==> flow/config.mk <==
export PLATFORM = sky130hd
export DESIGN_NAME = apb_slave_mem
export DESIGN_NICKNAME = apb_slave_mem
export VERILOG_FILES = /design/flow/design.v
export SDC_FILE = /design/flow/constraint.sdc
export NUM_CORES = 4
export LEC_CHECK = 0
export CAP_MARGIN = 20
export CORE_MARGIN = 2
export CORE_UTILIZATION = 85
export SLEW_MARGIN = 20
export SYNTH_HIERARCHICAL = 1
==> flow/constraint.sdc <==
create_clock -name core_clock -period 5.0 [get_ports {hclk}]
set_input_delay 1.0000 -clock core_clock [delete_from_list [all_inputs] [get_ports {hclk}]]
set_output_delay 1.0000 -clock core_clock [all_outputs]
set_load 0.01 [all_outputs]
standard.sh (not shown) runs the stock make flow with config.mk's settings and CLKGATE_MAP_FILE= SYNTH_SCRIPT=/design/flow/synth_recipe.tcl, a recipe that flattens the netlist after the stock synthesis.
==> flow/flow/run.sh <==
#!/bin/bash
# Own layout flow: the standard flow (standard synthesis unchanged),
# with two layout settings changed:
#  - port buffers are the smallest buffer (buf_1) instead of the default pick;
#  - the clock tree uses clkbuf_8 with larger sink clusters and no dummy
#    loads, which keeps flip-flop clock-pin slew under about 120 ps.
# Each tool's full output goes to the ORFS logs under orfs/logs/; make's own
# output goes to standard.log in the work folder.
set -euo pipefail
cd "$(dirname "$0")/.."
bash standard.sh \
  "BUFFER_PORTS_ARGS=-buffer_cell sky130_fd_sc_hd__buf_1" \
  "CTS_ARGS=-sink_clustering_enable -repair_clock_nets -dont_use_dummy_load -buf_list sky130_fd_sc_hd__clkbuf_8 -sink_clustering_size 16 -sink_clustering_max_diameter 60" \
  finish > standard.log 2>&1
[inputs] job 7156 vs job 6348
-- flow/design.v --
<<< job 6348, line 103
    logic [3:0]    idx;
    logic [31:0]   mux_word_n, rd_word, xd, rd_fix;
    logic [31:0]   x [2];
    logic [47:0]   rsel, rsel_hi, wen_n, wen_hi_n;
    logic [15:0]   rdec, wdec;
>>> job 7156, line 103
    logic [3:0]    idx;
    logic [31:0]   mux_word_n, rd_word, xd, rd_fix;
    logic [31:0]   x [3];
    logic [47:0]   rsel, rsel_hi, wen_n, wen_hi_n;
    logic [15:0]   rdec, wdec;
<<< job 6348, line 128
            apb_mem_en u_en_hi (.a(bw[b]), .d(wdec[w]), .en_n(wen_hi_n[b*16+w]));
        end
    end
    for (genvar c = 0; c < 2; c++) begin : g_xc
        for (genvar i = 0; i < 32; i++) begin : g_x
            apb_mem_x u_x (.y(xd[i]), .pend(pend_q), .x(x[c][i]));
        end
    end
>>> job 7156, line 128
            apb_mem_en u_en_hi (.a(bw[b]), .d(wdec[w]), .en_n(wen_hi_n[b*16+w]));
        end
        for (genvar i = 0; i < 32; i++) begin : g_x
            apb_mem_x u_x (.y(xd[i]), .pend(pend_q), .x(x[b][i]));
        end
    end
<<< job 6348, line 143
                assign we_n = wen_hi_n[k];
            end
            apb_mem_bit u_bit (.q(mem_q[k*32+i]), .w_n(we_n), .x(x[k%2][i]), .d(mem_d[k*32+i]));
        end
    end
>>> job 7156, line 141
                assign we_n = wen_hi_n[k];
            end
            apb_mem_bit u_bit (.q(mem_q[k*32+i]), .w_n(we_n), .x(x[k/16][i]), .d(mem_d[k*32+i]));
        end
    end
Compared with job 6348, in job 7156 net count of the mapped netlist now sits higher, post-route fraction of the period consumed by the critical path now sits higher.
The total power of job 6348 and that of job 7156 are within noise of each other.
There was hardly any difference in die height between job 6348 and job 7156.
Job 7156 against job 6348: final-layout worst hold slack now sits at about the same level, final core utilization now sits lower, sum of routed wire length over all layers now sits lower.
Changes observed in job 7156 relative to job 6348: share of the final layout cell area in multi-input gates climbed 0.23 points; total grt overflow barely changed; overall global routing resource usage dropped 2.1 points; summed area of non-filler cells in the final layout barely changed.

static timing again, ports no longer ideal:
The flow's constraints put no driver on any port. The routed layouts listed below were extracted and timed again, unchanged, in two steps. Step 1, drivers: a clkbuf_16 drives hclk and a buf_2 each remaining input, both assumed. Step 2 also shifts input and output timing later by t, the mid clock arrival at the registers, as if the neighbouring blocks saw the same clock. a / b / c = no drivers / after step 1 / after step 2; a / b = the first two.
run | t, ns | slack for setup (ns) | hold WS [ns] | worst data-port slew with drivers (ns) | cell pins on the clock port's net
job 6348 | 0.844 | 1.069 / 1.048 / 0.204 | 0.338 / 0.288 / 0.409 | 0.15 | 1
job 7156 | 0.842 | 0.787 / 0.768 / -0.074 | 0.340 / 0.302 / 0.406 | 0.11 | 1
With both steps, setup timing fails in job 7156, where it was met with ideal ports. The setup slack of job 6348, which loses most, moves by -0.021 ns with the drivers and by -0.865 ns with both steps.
This is an optimization exercise on Yosys and OpenROAD, whose aim is small area, a short achievable clock period and few clock cycles per item, not a production implementation. Function was checked by simulation only, so behaviour that the tests miss may differ from the original.

## riscv_muldiv_unit
module riscv_muldiv_unit #(
    parameter int XLEN = 32
) (
    input  logic            clk,
    input  logic            rst,
    input  logic            start_i,
    input  logic [2:0]      op_i,
    input  logic [XLEN-1:0] a_i,
    input  logic [XLEN-1:0] b_i,
    input  logic            kill_i,
    output logic            freeze_pipe,
    output logic            busy_o,
    output logic            done_o,
    output logic [XLEN-1:0] result_o,
    output logic            div_zero_o
);
clock: 11.0 ns
lec_check: 0
abc_area: 1
cap_margin: 10
core_margin: 2
core_utilization: 50
setup_slack_margin: 5
slew_margin: 10
run.sh (not shown) runs the stock make flow with config.mk's settings and CLKGATE_MAP_FILE= SYNTH_SCRIPT=/design/flow/synth_recipe.tcl, a recipe that flattens the netlist after the stock synthesis.
Testbench counts at the start, summed over its fixed seeds: cycles 14,527, ops 3,200.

..............................

What you should do — All the lines above should be written out once more, exactly.

Solution to this task —
==> flow/config.mk <==
export PLATFORM = sky130hd
export DESIGN_NAME = apb_slave_mem
export DESIGN_NICKNAME = apb_slave_mem
export VERILOG_FILES = /design/flow/design.v
export SDC_FILE = /design/flow/constraint.sdc
export NUM_CORES = 4
export LEC_CHECK = 0
export CAP_MARGIN = 20
export CORE_MARGIN = 2
export CORE_UTILIZATION = 85
export SLEW_MARGIN = 20
export SYNTH_HIERARCHICAL = 1
==> flow/constraint.sdc <==
create_clock -name core_clock -period 5.0 [get_ports {hclk}]
set_input_delay 1.0000 -clock core_clock [delete_from_list [all_inputs] [get_ports {hclk}]]
set_output_delay 1.0000 -clock core_clock [all_outputs]
set_load 0.01 [all_outputs]
standard.sh (not shown) runs the stock make flow with config.mk's settings and CLKGATE_MAP_FILE= SYNTH_SCRIPT=/design/flow/synth_recipe.tcl, a recipe that flattens the netlist after the stock synthesis.
==> flow/flow/run.sh <==
#!/bin/bash
# Own layout flow: the standard flow (standard synthesis unchanged),
# with two layout settings changed:
#  - port buffers are the smallest buffer (buf_1) instead of the default pick;
#  - the clock tree uses clkbuf_8 with larger sink clusters and no dummy
#    loads, which keeps flip-flop clock-pin slew under about 120 ps.
# Each tool's full output goes to the ORFS logs under orfs/logs/; make's own
# output goes to standard.log in the work folder.
set -euo pipefail
cd "$(dirname "$0")/.."
bash standard.sh \
  "BUFFER_PORTS_ARGS=-buffer_cell sky130_fd_sc_hd__buf_1" \
  "CTS_ARGS=-sink_clustering_enable -repair_clock_nets -dont_use_dummy_load -buf_list sky130_fd_sc_hd__clkbuf_8 -sink_clustering_size 16 -sink_clustering_max_diameter 60" \
  finish > standard.log 2>&1
[inputs] job 7156 vs job 6348
-- flow/design.v --
<<< job 6348, line 103
    logic [3:0]    idx;
    logic [31:0]   mux_word_n, rd_word, xd, rd_fix;
    logic [31:0]   x [2];
    logic [47:0]   rsel, rsel_hi, wen_n, wen_hi_n;
    logic [15:0]   rdec, wdec;
>>> job 7156, line 103
    logic [3:0]    idx;
    logic [31:0]   mux_word_n, rd_word, xd, rd_fix;
    logic [31:0]   x [3];
    logic [47:0]   rsel, rsel_hi, wen_n, wen_hi_n;
    logic [15:0]   rdec, wdec;
<<< job 6348, line 128
            apb_mem_en u_en_hi (.a(bw[b]), .d(wdec[w]), .en_n(wen_hi_n[b*16+w]));
        end
    end
    for (genvar c = 0; c < 2; c++) begin : g_xc
        for (genvar i = 0; i < 32; i++) begin : g_x
            apb_mem_x u_x (.y(xd[i]), .pend(pend_q), .x(x[c][i]));
        end
    end
>>> job 7156, line 128
            apb_mem_en u_en_hi (.a(bw[b]), .d(wdec[w]), .en_n(wen_hi_n[b*16+w]));
        end
        for (genvar i = 0; i < 32; i++) begin : g_x
            apb_mem_x u_x (.y(xd[i]), .pend(pend_q), .x(x[b][i]));
        end
    end
<<< job 6348, line 143
                assign we_n = wen_hi_n[k];
            end
            apb_mem_bit u_bit (.q(mem_q[k*32+i]), .w_n(we_n), .x(x[k%2][i]), .d(mem_d[k*32+i]));
        end
    end
>>> job 7156, line 141
                assign we_n = wen_hi_n[k];
            end
            apb_mem_bit u_bit (.q(mem_q[k*32+i]), .w_n(we_n), .x(x[k/16][i]), .d(mem_d[k*32+i]));
        end
    end
Compared with job 6348, in job 7156 net count of the mapped netlist now sits higher, post-route fraction of the period consumed by the critical path now sits higher.
The total power of job 6348 and that of job 7156 are within noise of each other.
There was hardly any difference in die height between job 6348 and job 7156.
Job 7156 against job 6348: final-layout worst hold slack now sits at about the same level, final core utilization now sits lower, sum of routed wire length over all layers now sits lower.
Changes observed in job 7156 relative to job 6348: share of the final layout cell area in multi-input gates climbed 0.23 points; total grt overflow barely changed; overall global routing resource usage dropped 2.1 points; summed area of non-filler cells in the final layout barely changed.

static timing again, ports no longer ideal:
The flow's constraints put no driver on any port. The routed layouts listed below were extracted and timed again, unchanged, in two steps. Step 1, drivers: a clkbuf_16 drives hclk and a buf_2 each remaining input, both assumed. Step 2 also shifts input and output timing later by t, the mid clock arrival at the registers, as if the neighbouring blocks saw the same clock. a / b / c = no drivers / after step 1 / after step 2; a / b = the first two.
run | t, ns | slack for setup (ns) | hold WS [ns] | worst data-port slew with drivers (ns) | cell pins on the clock port's net
job 6348 | 0.844 | 1.069 / 1.048 / 0.204 | 0.338 / 0.288 / 0.409 | 0.15 | 1
job 7156 | 0.842 | 0.787 / 0.768 / -0.074 | 0.340 / 0.302 / 0.406 | 0.11 | 1
With both steps, setup timing fails in job 7156, where it was met with ideal ports. The setup slack of job 6348, which loses most, moves by -0.021 ns with the drivers and by -0.865 ns with both steps.
This is an optimization exercise on Yosys and OpenROAD, whose aim is small area, a short achievable clock period and few clock cycles per item, not a production implementation. Function was checked by simulation only, so behaviour that the tests miss may differ from the original.

## riscv_muldiv_unit
module riscv_muldiv_unit #(
    parameter int XLEN = 32
) (
    input  logic            clk,
    input  logic            rst,
    input  logic            start_i,
    input  logic [2:0]      op_i,
    input  logic [XLEN-1:0] a_i,
    input  logic [XLEN-1:0] b_i,
    input  logic            kill_i,
    output logic            freeze_pipe,
    output logic            busy_o,
    output logic            done_o,
    output logic [XLEN-1:0] result_o,
    output logic            div_zero_o
);
clock: 11.0 ns
lec_check: 0
abc_area: 1
cap_margin: 10
core_margin: 2
core_utilization: 50
setup_slack_margin: 5
slew_margin: 10
run.sh (not shown) runs the stock make flow with config.mk's settings and CLKGATE_MAP_FILE= SYNTH_SCRIPT=/design/flow/synth_recipe.tcl, a recipe that flattens the netlist after the stock synthesis.
Testbench counts at the start, summed over its fixed seeds: cycles 14,527, ops 3,200.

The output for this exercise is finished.